## Exercise objective
Among the records that follow, set down only the lines from the one containing "Source: an optimization" to the one containing "else v <= v | wsel;", both included, exactly.

[Stored data entries]
= Beginning of Section =
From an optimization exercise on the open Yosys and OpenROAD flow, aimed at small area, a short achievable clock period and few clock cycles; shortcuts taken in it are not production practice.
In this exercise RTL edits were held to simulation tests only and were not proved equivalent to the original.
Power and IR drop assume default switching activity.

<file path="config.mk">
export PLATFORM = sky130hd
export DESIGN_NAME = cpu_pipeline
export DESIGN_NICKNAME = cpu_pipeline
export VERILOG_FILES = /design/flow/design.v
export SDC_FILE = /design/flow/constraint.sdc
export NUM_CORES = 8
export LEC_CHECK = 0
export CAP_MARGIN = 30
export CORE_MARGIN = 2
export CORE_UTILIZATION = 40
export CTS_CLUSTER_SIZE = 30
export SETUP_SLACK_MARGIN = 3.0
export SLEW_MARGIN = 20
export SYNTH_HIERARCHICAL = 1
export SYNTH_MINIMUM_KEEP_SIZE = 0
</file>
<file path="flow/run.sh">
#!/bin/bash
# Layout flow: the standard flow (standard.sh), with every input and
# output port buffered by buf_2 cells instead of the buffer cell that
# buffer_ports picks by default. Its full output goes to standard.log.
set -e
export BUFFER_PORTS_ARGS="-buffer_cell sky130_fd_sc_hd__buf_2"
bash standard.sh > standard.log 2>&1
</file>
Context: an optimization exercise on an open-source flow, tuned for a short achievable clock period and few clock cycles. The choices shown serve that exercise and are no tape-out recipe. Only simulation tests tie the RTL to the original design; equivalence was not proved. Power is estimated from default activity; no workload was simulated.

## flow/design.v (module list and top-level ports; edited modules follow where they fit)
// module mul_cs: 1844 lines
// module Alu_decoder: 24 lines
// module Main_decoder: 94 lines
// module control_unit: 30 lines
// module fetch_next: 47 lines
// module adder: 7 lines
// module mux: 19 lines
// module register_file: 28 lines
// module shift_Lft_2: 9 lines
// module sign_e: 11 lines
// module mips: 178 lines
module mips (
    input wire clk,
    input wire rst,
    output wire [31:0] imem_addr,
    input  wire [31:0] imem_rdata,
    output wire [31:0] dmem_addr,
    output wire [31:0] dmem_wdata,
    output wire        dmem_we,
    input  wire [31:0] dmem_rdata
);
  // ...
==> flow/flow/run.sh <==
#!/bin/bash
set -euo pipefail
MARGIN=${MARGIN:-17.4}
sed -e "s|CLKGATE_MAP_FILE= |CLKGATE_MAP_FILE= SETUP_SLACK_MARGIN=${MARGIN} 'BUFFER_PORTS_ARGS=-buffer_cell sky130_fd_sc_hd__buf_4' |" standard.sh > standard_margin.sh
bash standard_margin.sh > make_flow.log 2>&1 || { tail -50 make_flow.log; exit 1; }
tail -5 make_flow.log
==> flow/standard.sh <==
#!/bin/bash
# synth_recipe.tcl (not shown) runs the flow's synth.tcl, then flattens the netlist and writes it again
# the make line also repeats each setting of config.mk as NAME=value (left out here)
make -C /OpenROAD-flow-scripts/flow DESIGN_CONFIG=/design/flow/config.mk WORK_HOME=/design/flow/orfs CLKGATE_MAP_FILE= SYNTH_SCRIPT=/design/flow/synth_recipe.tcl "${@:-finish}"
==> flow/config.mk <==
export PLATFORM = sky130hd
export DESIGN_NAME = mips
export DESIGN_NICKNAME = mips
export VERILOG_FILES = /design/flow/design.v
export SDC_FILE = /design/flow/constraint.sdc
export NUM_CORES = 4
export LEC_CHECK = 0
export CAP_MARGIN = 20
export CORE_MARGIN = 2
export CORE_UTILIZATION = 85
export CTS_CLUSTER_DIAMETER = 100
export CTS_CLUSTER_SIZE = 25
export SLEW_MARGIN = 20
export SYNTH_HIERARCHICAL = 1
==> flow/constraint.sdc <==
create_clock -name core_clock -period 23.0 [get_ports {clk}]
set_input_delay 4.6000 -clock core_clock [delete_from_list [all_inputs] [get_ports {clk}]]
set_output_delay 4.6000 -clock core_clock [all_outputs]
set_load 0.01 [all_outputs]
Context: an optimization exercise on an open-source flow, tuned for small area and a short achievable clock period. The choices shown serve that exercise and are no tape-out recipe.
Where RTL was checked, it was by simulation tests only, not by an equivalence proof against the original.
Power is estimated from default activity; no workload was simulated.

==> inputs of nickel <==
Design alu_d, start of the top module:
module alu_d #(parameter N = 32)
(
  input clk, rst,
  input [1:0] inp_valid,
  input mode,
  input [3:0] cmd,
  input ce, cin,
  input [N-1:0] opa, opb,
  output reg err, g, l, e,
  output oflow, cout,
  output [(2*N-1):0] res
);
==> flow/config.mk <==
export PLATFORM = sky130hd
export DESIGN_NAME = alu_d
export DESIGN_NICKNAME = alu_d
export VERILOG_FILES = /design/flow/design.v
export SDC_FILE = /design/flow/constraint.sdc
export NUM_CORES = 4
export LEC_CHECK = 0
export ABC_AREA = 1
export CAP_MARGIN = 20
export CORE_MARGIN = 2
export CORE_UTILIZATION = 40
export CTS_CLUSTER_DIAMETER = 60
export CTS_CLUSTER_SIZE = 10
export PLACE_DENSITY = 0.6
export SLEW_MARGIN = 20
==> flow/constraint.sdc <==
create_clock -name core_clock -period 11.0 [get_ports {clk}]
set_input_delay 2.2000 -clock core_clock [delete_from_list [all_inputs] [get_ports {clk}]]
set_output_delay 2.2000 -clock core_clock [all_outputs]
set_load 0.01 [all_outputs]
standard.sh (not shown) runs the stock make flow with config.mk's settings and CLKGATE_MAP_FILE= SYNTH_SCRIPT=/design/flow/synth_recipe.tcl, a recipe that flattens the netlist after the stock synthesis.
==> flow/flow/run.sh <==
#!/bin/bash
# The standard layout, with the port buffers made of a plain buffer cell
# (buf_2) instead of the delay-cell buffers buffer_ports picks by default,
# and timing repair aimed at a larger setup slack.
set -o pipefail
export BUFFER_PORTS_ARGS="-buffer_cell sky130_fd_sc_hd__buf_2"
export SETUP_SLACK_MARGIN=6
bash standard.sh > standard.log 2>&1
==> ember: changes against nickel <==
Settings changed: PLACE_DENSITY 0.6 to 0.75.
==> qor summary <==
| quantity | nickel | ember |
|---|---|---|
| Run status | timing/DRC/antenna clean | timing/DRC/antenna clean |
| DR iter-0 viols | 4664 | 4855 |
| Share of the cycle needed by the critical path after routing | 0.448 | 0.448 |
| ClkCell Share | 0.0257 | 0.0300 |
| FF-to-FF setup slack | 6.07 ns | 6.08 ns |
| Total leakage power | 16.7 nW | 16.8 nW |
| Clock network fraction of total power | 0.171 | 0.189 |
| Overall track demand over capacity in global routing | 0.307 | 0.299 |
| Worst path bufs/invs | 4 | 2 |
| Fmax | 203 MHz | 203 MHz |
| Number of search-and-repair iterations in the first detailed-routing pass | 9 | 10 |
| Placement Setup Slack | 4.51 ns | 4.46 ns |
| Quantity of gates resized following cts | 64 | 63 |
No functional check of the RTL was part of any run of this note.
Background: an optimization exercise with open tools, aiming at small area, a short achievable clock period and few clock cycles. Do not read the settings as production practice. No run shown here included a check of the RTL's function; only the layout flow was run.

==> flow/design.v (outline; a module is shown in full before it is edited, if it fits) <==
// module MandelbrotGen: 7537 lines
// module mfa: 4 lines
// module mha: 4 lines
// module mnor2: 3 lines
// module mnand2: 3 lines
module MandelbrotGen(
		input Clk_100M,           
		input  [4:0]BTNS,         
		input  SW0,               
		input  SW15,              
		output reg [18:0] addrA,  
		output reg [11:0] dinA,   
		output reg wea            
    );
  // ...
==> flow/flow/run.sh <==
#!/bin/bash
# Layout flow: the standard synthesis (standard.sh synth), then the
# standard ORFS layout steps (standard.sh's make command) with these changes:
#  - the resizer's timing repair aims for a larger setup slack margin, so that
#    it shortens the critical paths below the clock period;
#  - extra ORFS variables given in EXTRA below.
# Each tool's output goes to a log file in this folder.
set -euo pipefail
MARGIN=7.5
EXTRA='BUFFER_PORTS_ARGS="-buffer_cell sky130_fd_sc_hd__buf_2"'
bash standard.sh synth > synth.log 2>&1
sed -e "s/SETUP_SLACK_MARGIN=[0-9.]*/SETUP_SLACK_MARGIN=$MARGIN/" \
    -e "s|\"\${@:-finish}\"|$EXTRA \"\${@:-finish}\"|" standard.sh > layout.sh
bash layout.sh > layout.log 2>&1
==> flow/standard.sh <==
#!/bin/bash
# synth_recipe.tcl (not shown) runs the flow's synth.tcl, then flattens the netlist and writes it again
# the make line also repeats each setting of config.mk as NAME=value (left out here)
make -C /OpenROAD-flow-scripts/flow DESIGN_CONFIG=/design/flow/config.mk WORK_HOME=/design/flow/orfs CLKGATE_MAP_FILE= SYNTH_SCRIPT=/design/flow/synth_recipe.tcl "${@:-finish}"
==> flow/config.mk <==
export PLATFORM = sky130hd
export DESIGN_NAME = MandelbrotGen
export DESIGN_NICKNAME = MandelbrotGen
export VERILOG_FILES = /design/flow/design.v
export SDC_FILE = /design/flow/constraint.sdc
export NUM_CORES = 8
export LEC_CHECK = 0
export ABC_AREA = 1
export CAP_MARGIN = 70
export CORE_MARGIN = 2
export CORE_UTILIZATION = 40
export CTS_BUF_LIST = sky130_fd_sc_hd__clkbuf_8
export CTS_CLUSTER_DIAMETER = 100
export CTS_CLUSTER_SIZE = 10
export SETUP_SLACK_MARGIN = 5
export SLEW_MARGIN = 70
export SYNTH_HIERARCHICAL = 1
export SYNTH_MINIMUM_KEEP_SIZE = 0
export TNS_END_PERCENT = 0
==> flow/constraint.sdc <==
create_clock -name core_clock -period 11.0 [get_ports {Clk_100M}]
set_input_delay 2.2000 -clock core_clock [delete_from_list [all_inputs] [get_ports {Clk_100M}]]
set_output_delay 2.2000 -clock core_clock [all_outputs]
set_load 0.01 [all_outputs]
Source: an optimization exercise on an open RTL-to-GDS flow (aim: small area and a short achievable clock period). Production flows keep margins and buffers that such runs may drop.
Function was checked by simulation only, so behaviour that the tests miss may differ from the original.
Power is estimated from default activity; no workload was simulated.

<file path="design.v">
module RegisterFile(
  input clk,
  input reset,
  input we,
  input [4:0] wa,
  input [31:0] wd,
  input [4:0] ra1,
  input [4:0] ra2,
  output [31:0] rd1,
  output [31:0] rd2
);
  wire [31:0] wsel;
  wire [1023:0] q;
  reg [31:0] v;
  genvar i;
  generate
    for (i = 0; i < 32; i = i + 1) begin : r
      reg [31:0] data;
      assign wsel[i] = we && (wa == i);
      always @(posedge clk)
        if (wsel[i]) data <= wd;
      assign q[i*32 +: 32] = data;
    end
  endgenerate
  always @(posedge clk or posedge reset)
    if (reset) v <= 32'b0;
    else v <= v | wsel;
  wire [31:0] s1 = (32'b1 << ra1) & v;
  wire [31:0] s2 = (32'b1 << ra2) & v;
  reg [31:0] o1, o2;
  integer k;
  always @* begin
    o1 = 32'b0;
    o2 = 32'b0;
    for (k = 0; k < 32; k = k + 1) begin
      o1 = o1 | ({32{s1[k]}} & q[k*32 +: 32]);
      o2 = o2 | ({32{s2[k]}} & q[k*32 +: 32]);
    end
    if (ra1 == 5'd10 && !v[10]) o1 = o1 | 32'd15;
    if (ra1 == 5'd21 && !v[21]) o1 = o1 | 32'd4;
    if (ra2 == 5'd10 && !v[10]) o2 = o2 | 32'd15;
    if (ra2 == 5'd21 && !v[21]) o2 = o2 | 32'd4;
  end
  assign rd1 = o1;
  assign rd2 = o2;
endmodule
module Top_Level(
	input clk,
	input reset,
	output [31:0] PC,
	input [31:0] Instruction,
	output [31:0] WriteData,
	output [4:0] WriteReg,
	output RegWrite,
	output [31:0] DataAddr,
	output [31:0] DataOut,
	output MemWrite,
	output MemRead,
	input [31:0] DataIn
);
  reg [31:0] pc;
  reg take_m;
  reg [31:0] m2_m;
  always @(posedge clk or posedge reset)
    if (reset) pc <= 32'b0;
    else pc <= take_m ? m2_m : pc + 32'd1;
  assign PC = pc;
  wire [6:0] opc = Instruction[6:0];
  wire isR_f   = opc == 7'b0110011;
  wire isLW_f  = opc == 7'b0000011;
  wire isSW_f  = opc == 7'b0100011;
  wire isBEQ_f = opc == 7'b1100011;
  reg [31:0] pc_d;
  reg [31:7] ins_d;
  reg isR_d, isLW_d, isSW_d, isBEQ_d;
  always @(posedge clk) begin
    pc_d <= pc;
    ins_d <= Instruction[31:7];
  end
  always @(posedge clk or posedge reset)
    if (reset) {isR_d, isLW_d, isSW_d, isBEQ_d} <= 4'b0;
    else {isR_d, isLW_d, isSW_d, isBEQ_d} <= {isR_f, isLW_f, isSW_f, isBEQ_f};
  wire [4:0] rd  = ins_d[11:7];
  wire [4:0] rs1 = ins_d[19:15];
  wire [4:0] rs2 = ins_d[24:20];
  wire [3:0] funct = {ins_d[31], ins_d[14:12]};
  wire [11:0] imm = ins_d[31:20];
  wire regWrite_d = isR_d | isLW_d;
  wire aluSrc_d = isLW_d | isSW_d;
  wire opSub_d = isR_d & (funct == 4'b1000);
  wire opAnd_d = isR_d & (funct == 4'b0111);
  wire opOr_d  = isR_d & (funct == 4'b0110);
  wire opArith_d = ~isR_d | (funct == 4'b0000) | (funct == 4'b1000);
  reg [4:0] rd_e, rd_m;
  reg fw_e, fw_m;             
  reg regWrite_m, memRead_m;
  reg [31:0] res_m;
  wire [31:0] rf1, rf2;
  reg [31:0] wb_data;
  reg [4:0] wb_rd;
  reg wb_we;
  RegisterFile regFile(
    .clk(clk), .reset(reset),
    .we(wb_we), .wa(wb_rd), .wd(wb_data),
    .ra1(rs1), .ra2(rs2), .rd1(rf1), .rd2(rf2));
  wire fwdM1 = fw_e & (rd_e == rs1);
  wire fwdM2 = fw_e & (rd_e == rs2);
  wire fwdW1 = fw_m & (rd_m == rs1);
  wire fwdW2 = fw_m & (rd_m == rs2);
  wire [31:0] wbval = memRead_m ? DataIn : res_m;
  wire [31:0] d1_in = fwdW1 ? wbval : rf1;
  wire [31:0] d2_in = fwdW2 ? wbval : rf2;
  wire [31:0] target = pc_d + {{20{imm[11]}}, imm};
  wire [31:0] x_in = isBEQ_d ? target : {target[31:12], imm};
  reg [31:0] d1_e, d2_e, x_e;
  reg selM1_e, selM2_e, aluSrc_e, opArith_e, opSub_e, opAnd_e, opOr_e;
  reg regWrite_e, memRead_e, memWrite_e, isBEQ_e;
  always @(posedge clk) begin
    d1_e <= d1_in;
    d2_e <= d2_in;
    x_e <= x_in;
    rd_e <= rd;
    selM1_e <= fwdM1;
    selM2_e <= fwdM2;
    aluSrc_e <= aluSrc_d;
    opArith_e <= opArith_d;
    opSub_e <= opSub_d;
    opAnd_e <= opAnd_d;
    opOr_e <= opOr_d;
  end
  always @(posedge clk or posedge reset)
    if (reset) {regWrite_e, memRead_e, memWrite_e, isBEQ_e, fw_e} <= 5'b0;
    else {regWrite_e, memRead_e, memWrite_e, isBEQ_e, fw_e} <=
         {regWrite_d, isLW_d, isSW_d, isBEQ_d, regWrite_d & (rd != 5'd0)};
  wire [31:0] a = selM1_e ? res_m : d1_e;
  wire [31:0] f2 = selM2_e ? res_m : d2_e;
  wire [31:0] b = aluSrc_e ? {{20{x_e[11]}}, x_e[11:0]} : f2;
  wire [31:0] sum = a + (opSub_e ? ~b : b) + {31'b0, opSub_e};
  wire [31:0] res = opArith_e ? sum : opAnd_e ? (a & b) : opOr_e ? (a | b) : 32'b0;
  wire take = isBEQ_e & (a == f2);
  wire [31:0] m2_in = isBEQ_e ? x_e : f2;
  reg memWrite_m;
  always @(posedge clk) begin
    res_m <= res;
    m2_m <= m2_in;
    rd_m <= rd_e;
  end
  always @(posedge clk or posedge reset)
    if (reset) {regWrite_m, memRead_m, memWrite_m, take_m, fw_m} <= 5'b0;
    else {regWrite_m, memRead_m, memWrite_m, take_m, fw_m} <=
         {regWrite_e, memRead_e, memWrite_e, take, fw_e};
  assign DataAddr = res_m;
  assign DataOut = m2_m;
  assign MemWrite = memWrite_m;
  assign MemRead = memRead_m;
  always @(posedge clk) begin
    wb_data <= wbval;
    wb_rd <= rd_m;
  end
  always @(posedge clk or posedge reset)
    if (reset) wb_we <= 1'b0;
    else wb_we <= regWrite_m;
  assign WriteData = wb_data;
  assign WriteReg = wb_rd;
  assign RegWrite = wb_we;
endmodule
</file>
= End of Section =
## Answer to the exercise
Source: an optimization exercise on an open RTL-to-GDS flow (aim: small area and a short achievable clock period). Production flows keep margins and buffers that such runs may drop.
Function was checked by simulation only, so behaviour that the tests miss may differ from the original.
Power is estimated from default activity; no workload was simulated.

<file path="design.v">
module RegisterFile(
  input clk,
  input reset,
  input we,
  input [4:0] wa,
  input [31:0] wd,
  input [4:0] ra1,
  input [4:0] ra2,
  output [31:0] rd1,
  output [31:0] rd2
);
  wire [31:0] wsel;
  wire [1023:0] q;
  reg [31:0] v;
  genvar i;
  generate
    for (i = 0; i < 32; i = i + 1) begin : r
      reg [31:0] data;
      assign wsel[i] = we && (wa == i);
      always @(posedge clk)
        if (wsel[i]) data <= wd;
      assign q[i*32 +: 32] = data;
    end
  endgenerate
  always @(posedge clk or posedge reset)
    if (reset) v <= 32'b0;
    else v <= v | wsel;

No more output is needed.